The pattern is not "use AI to write code faster." The pattern is: register the threat vectors at specification time, then build with discipline that matches the threat profile. The pre-engineering issue register is the artifact that makes the discipline operational.
Threat vectors organize into eleven categories. Each enterprise system will have its own distribution; the categories themselves are stable.
Each registered issue gets a severity classification. The taxonomy is three-tier:
| Severity | Definition | Sprint behavior |
|---|---|---|
| BLOCKER | If this issue is not resolved before sprint one starts, the system cannot be safely operated regardless of feature completeness. | Resolved first. No feature work begins until all blockers clear. |
| CRITICAL | If this issue is not resolved before launch, the system will degrade in production in a way that erodes trust. | Sprint priority above features. Tracked to launch gate. |
| STANDARD | Known issue with a defined remediation path. Acceptable to ship and remediate post-launch with explicit tracking. | Backlog ordered by dependency. Visible in roadmap. |
Sprint ordering is determined by dependency graph, not by feature priority.

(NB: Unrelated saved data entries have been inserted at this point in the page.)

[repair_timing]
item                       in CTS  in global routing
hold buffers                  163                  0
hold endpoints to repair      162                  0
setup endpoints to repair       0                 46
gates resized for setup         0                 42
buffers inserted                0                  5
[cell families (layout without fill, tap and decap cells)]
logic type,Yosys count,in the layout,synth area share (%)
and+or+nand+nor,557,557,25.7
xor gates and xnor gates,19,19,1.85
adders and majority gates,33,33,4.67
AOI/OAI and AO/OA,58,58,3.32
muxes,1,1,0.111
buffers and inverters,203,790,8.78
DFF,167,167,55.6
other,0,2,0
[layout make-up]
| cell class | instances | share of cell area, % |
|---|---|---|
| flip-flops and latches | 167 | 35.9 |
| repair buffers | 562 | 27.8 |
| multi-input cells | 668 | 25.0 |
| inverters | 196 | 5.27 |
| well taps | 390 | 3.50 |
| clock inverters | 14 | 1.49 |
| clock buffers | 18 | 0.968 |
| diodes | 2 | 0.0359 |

The register identifies which issues block which features, and the resolution sequence honors the graph.
- All blockers, in dependency order. If blocker A enables blocker B, A is resolved first.
- Foundational schema / auth / permissions critical issues. These are the backbone that subsequent work assumes.

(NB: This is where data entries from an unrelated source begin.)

<file path="config.mk">
export PLATFORM = sky130hd
export DESIGN_NAME = multi_stream_lehmer_uniform_core
export DESIGN_NICKNAME = d
export VERILOG_FILES = /design/src/hdl/mslu_pkg.sv /design/src/hdl/mslu_seed_mem.sv /design/src/hdl/mslu_mulmod.sv /design/src/hdl/mslu_rem.sv /design/src/hdl/multi_stream_lehmer_uniform_core.sv
export SDC_FILE = /design/constraint.sdc
export NUM_CORES = 1
export LEC_CHECK = 0
export ABC_CLOCK_PERIOD_IN_PS = 5200
export BUFFER_PORTS_ARGS = -buffer_cell sky130_fd_sc_hd__buf_4
export CORE_ASPECT_RATIO = 0.8
export CORE_MARGIN = 2
export CORE_UTILIZATION = 25
export CTS_CLUSTER_SIZE = 40
export DETAILED_ROUTE_END_ITERATION = 7
export MAX_ROUTING_LAYER = met4
export SLEW_MARGIN = 10
export SYNTH_ARGS = -nofsm -noshare
export SYNTH_HDL_FRONTEND = slang
export SYNTH_SLANG_ARGS = --single-unit
</file>
<file path="constraint.sdc">
create_clock -name clk -period 5.2 [get_ports clk]
set_input_delay 0.26 -clock clk [delete_from_list [all_inputs] [get_ports clk]]
set_output_delay 0.26 -clock clk [all_outputs]
set_load 0.005 [all_outputs]
</file>
<file path="src/hdl/mslu_pkg.sv">
`default_nettype none
// ----------------------------------------------------------------------------
// mslu_pkg
// Shared constants, types and helpers of the multi-stream Lehmer uniform core.
// ----------------------------------------------------------------------------
package mslu_pkg;

  // field widths
  localparam int unsigned STREAM_W = 3;
  localparam int unsigned DATA_W   = 32;
  localparam int unsigned SEED_W   = 31;

  // generator constants
  localparam logic [SEED_W-1:0] LEHMER_MOD = 31'h7FFF_FFFF;
  localparam int unsigned       MUL_BITS   = 15;
  localparam logic [MUL_BITS-1:0] LEHMER_MUL = 15'd16807;

  // stream table
  localparam int unsigned DEFAULT_NUM_STREAMS = 8;
  localparam int unsigned IDX_MAX_W           = 8;

  // status of a serial unit
  typedef struct packed {
    logic busy;
    logic done;
  } unit_status_t;

  // wrap a stream index into the table depth by repeated subtraction
  function automatic logic [IDX_MAX_W-1:0] wrap_index(input logic [STREAM_W-1:0] s,
                                                      input int unsigned n);
    logic [IDX_MAX_W:0] v;
    logic [IDX_MAX_W:0] n_v;
    v   = {{(IDX_MAX_W + 1 - STREAM_W){1'b0}}, s};
    n_v = (IDX_MAX_W + 1)'(n);
    for (int i = 0; i < (1 << STREAM_W); i++) begin
      if (v >= n_v) begin
        v = v - n_v;
      end
    end
    return v[IDX_MAX_W-1:0];
  endfunction

endpackage
`default_nettype wire

</file>
<file path="src/hdl/mslu_seed_mem.sv">
`default_nettype none
// ----------------------------------------------------------------------------
// mslu_seed_mem
// Seed table with one registered read port, one write port and a valid bit
// per entry; an entry never written reads as its index plus one.
// ----------------------------------------------------------------------------
module mslu_seed_mem #(
  parameter int unsigned NUM_STREAMS = mslu_pkg::DEFAULT_NUM_STREAMS,
  localparam int unsigned IDX_W = (NUM_STREAMS > 1) ? $clog2(NUM_STREAMS) : 1
) (
  input  wire logic                        clk,
  input  wire logic                        rst,
  input  wire logic                        rd_en,
  input  wire logic [IDX_W-1:0]            rd_addr,
  output logic      [mslu_pkg::SEED_W-1:0] rd_data,
  input  wire logic                        wr_en,
  input  wire logic [IDX_W-1:0]            wr_addr,
  input  wire logic [mslu_pkg::SEED_W-1:0] wr_data
);
  import mslu_pkg::*;

  logic [SEED_W-1:0]      mem [NUM_STREAMS];
  logic [NUM_STREAMS-1:0] valid;

  // valid bits
  always_ff @(posedge clk) begin
    if (rst) begin
      valid <= '0;
    end else if (wr_en) begin
      valid[wr_addr] <= 1'b1;
    end
  end

  // storage write and registered read
  always_ff @(posedge clk) begin
    if (wr_en) begin
      mem[wr_addr] <= wr_data;
    end
    if (rd_en) begin
      if (valid[rd_addr]) begin
        rd_data <= mem[rd_addr];
      end else begin
        rd_data <= SEED_W'(rd_addr) + SEED_W'(1);
      end
    end
  end

endmodule
`default_nettype wire

</file>
<file path="src/hdl/mslu_mulmod.sv">
`default_nettype none
// ----------------------------------------------------------------------------
// mslu_mulmod
// Bit-serial multiply of a seed by the Lehmer multiplier modulo 2^31-1,
// one multiplier bit per cycle, most significant bit first.
// ----------------------------------------------------------------------------
module mslu_mulmod (
  input  wire logic                        clk,
  input  wire logic                        rst,
  input  wire logic                        start,
  input  wire logic [mslu_pkg::SEED_W-1:0] seed_in,
  output mslu_pkg::unit_status_t           status,
  output logic      [mslu_pkg::SEED_W-1:0] result
);
  import mslu_pkg::*;

  localparam int unsigned CNT_W = $clog2(MUL_BITS);

  logic [SEED_W-1:0]   acc;
  logic [SEED_W-1:0]   mcand;
  logic [MUL_BITS-1:0] mbits;
  logic [CNT_W-1:0]    count;
  logic                busy;
  logic                done;

  logic [SEED_W-1:0] dbl;
  logic [SEED_W:0]   sum;
  logic [SEED_W:0]   sum_red;
  logic [SEED_W-1:0] acc_next;

  // doubling modulo 2^31-1 is a rotate, then add and reduce once
  always_comb begin
    dbl     = {acc[SEED_W-2:0], acc[SEED_W-1]};
    sum     = {1'b0, dbl} + (mbits[MUL_BITS-1] ? {1'b0, mcand} : '0);
    sum_red = (sum >= {1'b0, LEHMER_MOD}) ? (sum - {1'b0, LEHMER_MOD}) : sum;
    acc_next = sum_red[SEED_W-1:0];
  end

  // control
  always_ff @(posedge clk) begin
    if (rst) begin
      busy  <= 1'b0;
      done  <= 1'b0;
      count <= '0;
    end else begin
      done <= 1'b0;
      if (start) begin
        busy  <= 1'b1;
        count <= '0;
      end else if (busy) begin
        count <= count + CNT_W'(1);
        if (count == CNT_W'(MUL_BITS - 1)) begin
          busy <= 1'b0;
          done <= 1'b1;
        end
      end
    end
  end

  // datapath shift registers
  always_ff @(posedge clk) begin
    if (start) begin
      acc   <= '0;
      mcand <= seed_in;
      mbits <= LEHMER_MUL;
    end else if (busy) begin
      acc   <= acc_next;
      mbits <= {mbits[MUL_BITS-2:0], 1'b0};
    end
  end

  // a zero residue becomes the multiplier itself
  assign result      = (acc == '0) ? SEED_W'(LEHMER_MUL) : acc;
  assign status.busy = busy;
  assign status.done = done;

endmodule
`default_nettype wire

</file>
<file path="src/hdl/mslu_rem.sv">
`default_nettype none
// ----------------------------------------------------------------------------
// mslu_rem
// Bit-serial restoring remainder of a 31-bit seed by a 32-bit range width,
// one dividend bit per cycle.
// ----------------------------------------------------------------------------
module mslu_rem (
  input  wire logic                        clk,
  input  wire logic                        rst,
  input  wire logic                        start,
  input  wire logic [mslu_pkg::SEED_W-1:0] dividend,
  input  wire logic [mslu_pkg::DATA_W-1:0] divisor,
  output mslu_pkg::unit_status_t           status,
  output logic      [mslu_pkg::DATA_W-1:0] rem
);
  import mslu_pkg::*;

  localparam int unsigned CNT_W = $clog2(SEED_W);

  logic [SEED_W-1:0] dvd;
  logic [DATA_W-1:0] dsr;
  logic [CNT_W-1:0]  count;
  logic              busy;
  logic              done;

  logic [DATA_W:0]   trial;
  logic [DATA_W:0]   trial_red;

  // shift in the next dividend bit and subtract when it fits
  always_comb begin
    trial     = {rem, dvd[SEED_W-1]};
    trial_red = (trial >= {1'b0, dsr}) ? (trial - {1'b0, dsr}) : trial;
  end

  // control
  always_ff @(posedge clk) begin
    if (rst) begin
      busy  <= 1'b0;
      done  <= 1'b0;
      count <= '0;
    end else begin
      done <= 1'b0;
      if (start) begin
        busy  <= 1'b1;
        count <= '0;
      end else if (busy) begin
        count <= count + CNT_W'(1);
        if (count == CNT_W'(SEED_W - 1)) begin
          busy <= 1'b0;
          done <= 1'b1;
        end
      end
    end
  end

  // datapath shift registers
  always_ff @(posedge clk) begin
    if (start) begin
      dvd <= dividend;
      dsr <= divisor;
      rem <= '0;
    end else if (busy) begin
      dvd <= {dvd[SEED_W-2:0], 1'b0};
      rem <= trial_red[DATA_W-1:0];
    end
  end

  assign status.busy = busy;
  assign status.done = done;

endmodule
`default_nettype wire

</file>
<file path="src/hdl/multi_stream_lehmer_uniform_core.sv">
`default_nettype none
// ----------------------------------------------------------------------------
// multi_stream_lehmer_uniform_core
// Multi-stream minimal standard Lehmer generator returning uniform values in
// a requested half-open range.
// ----------------------------------------------------------------------------
// Each transaction names a stream and a range [base, limit). The stream's seed
// is read from the table, advanced by a bit-serial multiply modulo 2^31-1
// (one multiplier bit per cycle) and written back, then reduced modulo
// limit-base by a bit-serial remainder unit (one seed bit per cycle) and added
// to base. When limit is not above base the remainder is skipped and the
// result is base with range_error set; the seed still advances. One
// transaction is processed at a time; the core is ready for the next one in
// the same cycle that the result is offered, even while that result still
// waits in the output register. Stream indexes at or above NUM_STREAMS wrap
// modulo NUM_STREAMS; the seed table starts at 1..N.
// ----------------------------------------------------------------------------
module multi_stream_lehmer_uniform_core #(
  parameter int unsigned NUM_STREAMS = mslu_pkg::DEFAULT_NUM_STREAMS
) (
  input  wire logic                          clk,
  input  wire logic                          rst,
  input  wire logic                          in_valid,
  output logic                               in_ready,
  input  wire logic [mslu_pkg::STREAM_W-1:0] stream,
  input  wire logic [mslu_pkg::DATA_W-1:0]   base,
  input  wire logic [mslu_pkg::DATA_W-1:0]   limit,
  output logic                               out_valid,
  input  wire logic                          out_ready,
  output logic      [mslu_pkg::DATA_W-1:0]   value,
  output logic                               range_error
);
  import mslu_pkg::*;

  localparam int unsigned IDX_W = (NUM_STREAMS > 1) ? $clog2(NUM_STREAMS) : 1;

  typedef enum logic [2:0] {
    S_IDLE,
    S_READ,
    S_MUL,
    S_DIV,
    S_OUT
  } state_t;

  state_t state;

  logic [IDX_W-1:0]  idx;
  logic [DATA_W-1:0] base_q;
  logic [DATA_W-1:0] width_q;
  logic              err_q;
  logic [DATA_W-1:0] value_q;

  logic [IDX_MAX_W-1:0] idx_wide;
  logic [IDX_W-1:0]     idx_in;
  logic                 accept;
  logic [SEED_W-1:0]    rd_seed;
  logic [SEED_W-1:0]    new_seed;
  logic [DATA_W-1:0]    rem;
  logic                 mul_start;
  logic                 seed_wr;
  logic                 div_start;
  unit_status_t         mul_st;
  unit_status_t         rem_st;

  // input handshake and index wrap
  assign in_ready = (state == S_IDLE);
  assign accept   = in_valid && in_ready;
  assign idx_wide = wrap_index(stream, NUM_STREAMS);
  assign idx_in   = idx_wide[IDX_W-1:0];

  // unit sequencing
  assign mul_start = (state == S_READ);
  assign seed_wr   = (state == S_MUL) && mul_st.done;
  assign div_start = seed_wr && !err_q;

  mslu_seed_mem #(
    .NUM_STREAMS(NUM_STREAMS)
  ) u_seed_mem (
    .clk    (clk),
    .rst    (rst),
    .rd_en  (accept),
    .rd_addr(idx_in),
    .rd_data(rd_seed),
    .wr_en  (seed_wr),
    .wr_addr(idx),
    .wr_data(new_seed)
  );

  mslu_mulmod u_mulmod (
    .clk    (clk),
    .rst    (rst),
    .start  (mul_start),
    .seed_in(rd_seed),
    .status (mul_st),
    .result (new_seed)
  );

  mslu_rem u_rem (
    .clk     (clk),
    .rst     (rst),
    .start   (div_start),
    .dividend(new_seed),
    .divisor (width_q),
    .status  (rem_st),
    .rem     (rem)
  );

  // request registers
  always_ff @(posedge clk) begin
    if (accept) begin
      idx     <= idx_in;
      base_q  <= base;
      width_q <= limit - base;
      err_q   <= !(limit > base);
    end
  end

  // sequencer and output register
  always_ff @(posedge clk) begin
    if (rst) begin
      state     <= S_IDLE;
      out_valid <= 1'b0;
    end else begin
      // a result taken while no new one is loaded empties the output register
      if (out_valid && out_ready && (state != S_OUT)) begin
        out_valid <= 1'b0;
      end
      case (state)
        S_IDLE: begin
          if (accept) begin
            state <= S_READ;
          end
        end
        S_READ: begin
          state <= S_MUL;
        end
        S_MUL: begin
          if (mul_st.done) begin
            if (err_q) begin
              value_q <= base_q;
              state   <= S_OUT;
            end else begin
              state <= S_DIV;
            end
          end
        end
        S_DIV: begin
          if (rem_st.done) begin
            value_q <= base_q + rem;
            state   <= S_OUT;
          end
        end
        S_OUT: begin
          if (!out_valid || out_ready) begin
            out_valid   <= 1'b1;
            value       <= value_q;
            range_error <= err_q;
            state       <= S_IDLE;
          end
        end
        default: begin
          state <= S_IDLE;
        end
      endcase
    end
  end

  // the serial units are quiet whenever no transaction is in flight
  a_units_idle: assert property (@(posedge clk) disable iff (rst)
    (state == S_IDLE) |-> (!mul_st.busy && !rem_st.busy))
    else $error("serial unit busy while idle");

  // a seed write back only happens at the end of the multiply
  a_wr_in_mul: assert property (@(posedge clk) disable iff (rst)
    mul_st.done |-> (state == S_MUL))
    else $error("multiply finished outside its phase");

  // the remainder finishes only while the sequencer waits for it
  a_rem_in_div: assert property (@(posedge clk) disable iff (rst)
    rem_st.done |-> (state == S_DIV))
    else $error("remainder finished outside its phase");

  // an accepted transaction always starts with a table read
  a_accept_read: assert property (@(posedge clk) disable iff (rst)
    accept |=> (state == S_READ))
    else $error("accepted transaction did not start a table read");

endmodule
`default_nettype wire

</file>
==> flow_summary.json, run 1 <==
{
  "ctsResizeCount": 0,
  "ant_nets": 0,
  "synth_seq_cells": 609,
  "required_ns": 5.75,
  "pwr-share-seq_pct": 41.1,
  "slew_headroom_pct": 17.0,
  "route.detailed.wl_per_inst_um": 17.4,
  "mostFrequentLayoutCells": "506 x edfxtp_1, 192 x nand2_1, 166 x nor2_1",
  "final_cells": 4120,
  "layout_commonest_cell": "edfxtp_1",
  "cts_buffers": 58,
  "dp.cells": 3974,
  "post_cts_buffers": 0,
  "antenna_found_initial": 3,
  "io_buffer_count": 105,
  "drt_iter0_drc": 1751,
  "setup_viol": 0,
  "slew_viol_final": 0,
  "grt_overflow": 0,
  "nets": 2736,
  "min_path_type": "input pin to register",
  "syn_nets": 2609,
  "sw_frac_of_total_pct": 33.6,
  "grt_max_degree": 66,
  "die_w_um": 388,
  "pre_cts_slack_ns": 0.382,
  "via_count": 19300,
  "period_share_pct": 93.7,
  "reg2reg_slack_ns": 0.33,
  "fmax_ghz": 0.205,
  "drt-vias-per-instance": 4.69,
  "layout-drive-gt1-share_pct": 14.1,
  "synth_area_per_cell_um2": 12.3,
  "p_int_uw": 10800,
  "core_area_um2": 117000,
  "syn_to_final_growth_pct": 17.3,
  "cts_tree": "yes",
  "grt_pass1_wl_um": 110000,
  "startpoint": "u_mulmod.mcand[0]",
  "end_kind": "register",
  "drt-total-wl_um": 71600,
  "initial_core_util_pct": 25.3,
  "worst_pin_slew_ns": 1.24,
  "grt_pass1_vias": 18200,
  "yosysUniqueCellTypes": 76,
  "p_leak_uw": 0.0127,
  "syn_inst": 2402,
  "crit_type": "register to register",
  "drc": 0,
  "rsz0062_at_grt": "no",
  "die_y_um": 312,
  "clock_skew_ns": 0.0376,
  "first_pass_iters": 5,
  "endpoint": "u_mulmod.acc[3]",
  "r2r_cells": 15,
  "crit_arrival_ns": 5.43,
  "grt_util_all_layers_pct": 11.9,
  "p_clk_share_pct": 28.2,
  "hold_viol_final": 0,
  "groute.layer.met3.usage_pct": 1.98,
  "rows": 112,
  "critPathMaxFanout": 19,
  "synthesis.area_um2": 29600,
  "p_sw_uw": 5470,
  "gr-max-usage-layer": "met1",
  "fin_ws_ns": 0.327,
  "cellPowerDensity_nw_per_um2": 469,
  "cp-start-kind": "register",
  "cts.htree.levels": 2,
  "grt_use_met2_pct": 17.0,
  "fin_setup_tns_ns": 0,
  "status": "complete, no violations",
  "seq_area_frac_synth_pct": 58.4,
  "comb_power_share_pct": 30.7,
  "gp_congestion": 0.872,
  "ir_drop_mv": 0.304,
  "cts-root-buf": "clkbuf_16",
  "holdCritStartpoint": "limit[27]",
  "dieArea_um2": 121000,
  "dpl.hpwl_um": 48700,
  "r2r-start": "u_mulmod.mcand[0]",
  "design.portCount": 106,
  "synth_warnings": 0,
  "r2r_end": "u_mulmod.acc[3]",
  "synth_edf_count": 506,
  "post-route-min-period_ns": 4.87,
  "maxCapViolations": 0,
  "synth_flop_cell": "edfxtp_1",
  "clk_latency_ns": 0.64,
  "clock-sinks": 609,
  "async_flop_share_pct": 0,
  "path_clk_slew_ns": 0.07,
  "clock_path_buffers": 3,
  "met1_usage_pct": 17.4
}
[cell usage after synthesis (all sizes together) (43+ instances only)]
cell | number | area share [%]
a21o | 60 | 1.5
a21oi | 160 | 2.7
and2 | 45 | 0.95
clkbuf | 97 | 1.2
dfxtp | 103 | 7.0
edfxtp | 506 | 51
ha | 132 | 5.6
inv | 107 | 1.4
mux2i | 56 | 1.9
mux4 | 63 | 4.8
nand2 | 193 | 2.5
nor2 | 172 | 2.2
nor3 | 43 | 0.80
o21ai | 132 | 2.2
xnor2 | 74 | 2.2
xor2 | 51 | 1.5
[power groups by stage]
stage	sequential [uW]	clock, uW	combinational (uW)
2_1_floorplan	6540	0	3780
3_3_place_gp	6780	0	4910
3_5_place_dp	6790	0	4930
4_1_cts	6690	4690	4980
5_1_grt	6760	4880	5560
6_report	6690	4600	4990
[worst min path at each step]
stage	to	slack, ns	cells after the start
after global routing	width_q[27]	0.07	3
after global placement	u_rem.dsr[13]	0.40	0
final	width_q[27]	0.11	3
after detailed placement	u_mulmod.mcand[1]	0.40	0
after floorplan	base_q[0]	0.36	0
after CTS	width_q[27]	0.07	3
[stage by stage]
stage	hold WS, ns	utilization [%]	total power [uW]	instance area (um^2)
2_1_floorplan	0.359	-	10300	29600
3_3_place_gp	0.401	27.6	11700	32300
3_5_place_dp	0.405	27.6	11700	32300
4_1_cts	0.0673	29.6	16400	34700
5_1_grt	0.0677	29.6	17200	34700
6_report	0.111	29.6	16300	34700
[critical path, cell delays in order (launching register included)]
cell and delay (ns):
edfxtp_1 0.35, and2_1 0.16, ha_1 0.21, fa_1 0.43, a211oi_1 0.40, o21ai_1 0.21
a211oi_2 0.33, xor2_1 0.19, a2111o_1 0.41, nor4_2 0.34, and4_1 0.30, nand4_1 0.11
o31a_1 0.44, buf_4 0.29, or3_1 0.36, a311oi_1 0.25
[metal layers]
| metal | part of all wire, % | wire [um] |
|---|---|---|
| met5 | 0 | 0 |
| met4 | 2.1 | 1490 |
| met3 | 5.4 | 3840 |
| met2 | 43 | 30500 |
| met1 | 50 | 35800 |
[flip-flops by register name (all words and copies together) (netlist names), 4 cells and up]
name / flops
base_q: 32
u_mulmod.acc: 31
u_mulmod.count: 4
u_mulmod.mbits: 15
u_mulmod.mcand: 31
u_rem.count: 5
u_rem.dsr: 32
u_rem.dvd: 31
u_rem.rem: 32
u_seed_mem.mem: 248
u_seed_mem.rd_data: 31
u_seed_mem.valid: 8
value: 32
value_q: 32
width_q: 32
[timing repair]
| action | in CTS | in global routing |
|---|---|---|
| hold buffers | 34 | 0 |
| setup endpoints to repair | 0 | 0 |
| hold endpoints to repair | 45 | 0 |
[cell type report]
| class | count | area (um^2) |
|---|---|---|
| Clock inverter | 29 | 417 |
| Tap cell | 1539 | 1930 |
| Clock buffer | 81 | 1650 |
| Inverter | 108 | 407 |
| Sequential cell | 609 | 17300 |
| Fill cell | 11800 | 82300 |
| Timing Repair Buffer | 185 | 1470 |
| Antenna cell | 2 | 5.00 |
| Multi-Input combinational cell | 1567 | 11500 |
[kinds of logic (layout without fill, tap and decap cells)]
logic type | after synthesis | after routing | synth area share, %
compound gates | 533 | 533 | 11.3
mux | 127 | 127 | 7.00
flops | 609 | 609 | 58.4
fa+ha+maj | 136 | 136 | 5.86
xor+xnor | 125 | 125 | 3.70
other cells | 0 | 2 | 0
simple gates | 646 | 646 | 10.8
buf+inv | 226 | 403 | 2.93
No activity file was read; power rests on OpenSTA's default activity.
==> run 2: changes to the inputs <==
--- a/config.mk
+++ b/config.mk
@@ -5,7 +5,7 @@
 export SDC_FILE = /design/constraint.sdc
 export NUM_CORES = 1
 export LEC_CHECK = 0
-export ABC_CLOCK_PERIOD_IN_PS = 5200
+export ABC_CLOCK_PERIOD_IN_PS = 4200
 export BUFFER_PORTS_ARGS = -buffer_cell sky130_fd_sc_hd__buf_4
 export CORE_ASPECT_RATIO = 0.8
 export CORE_MARGIN = 2
==> constraint.sdc (replaced) <==
create_clock -name clk -period 4.2 [get_ports clk]
set_input_delay 0.21 -clock clk [delete_from_list [all_inputs] [get_ports clk]]
set_output_delay 0.21 -clock clk [all_outputs]
set_load 0.005 [all_outputs]
==> run 2 against run 1 <==
Net effect: sequential power increased by 22%; clock skew decreased by 0.0021 ns; sequential share of layout area decreased by 1.8 points; count of clock-buffer cells in the layout decreased by 4; power increased by 32%; die area unchanged; register-to-register slack got worse by 0.32 ns; via count increased by 2.0%; flip-flop and latch count unchanged; first-iteration DRC count decreased by 23%; cell count increased by 3.2%; fmax increased by 16%; largest power group unchanged; highest routed layer unchanged.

- Business logic critical issues. Once the foundation is sound, the value-creating logic can be built against it.
- Feature work, in priority order. Standard-severity issues are interleaved with feature work, with explicit tracking.
- Performance / observability hardening. Late-sprint, once feature surface is stable.
The methodology applies to any enterprise system that handles material data — financial systems, sales platforms, clinical systems, compliance tooling, decision-support engines. The categories may need adaptation (e.g., a healthcare system adds Privacy as its own category), but the structure is portable.
The threat-vector count is not fixed. A small system might have 30. A large system might have 250. The right count is whatever produces a register that the engineering team trusts as a complete enumeration of what could go wrong.
- Before the first sprint: enumerate threat vectors by category.
- Classify each by severity (Blocker / Critical / Standard).
- Build dependency graph linking issues to features.
- Clear all blockers first, before feature work begins.
- Order remaining work by dependency, not by feature priority alone.
- Track resolution against the register; the register is the source of truth, not the project board.
- Add newly discovered issues to the register with the same discipline; never let unstructured "small fixes" accumulate.
The cost is the up-front work. The return is the absence of the v5 failure pattern.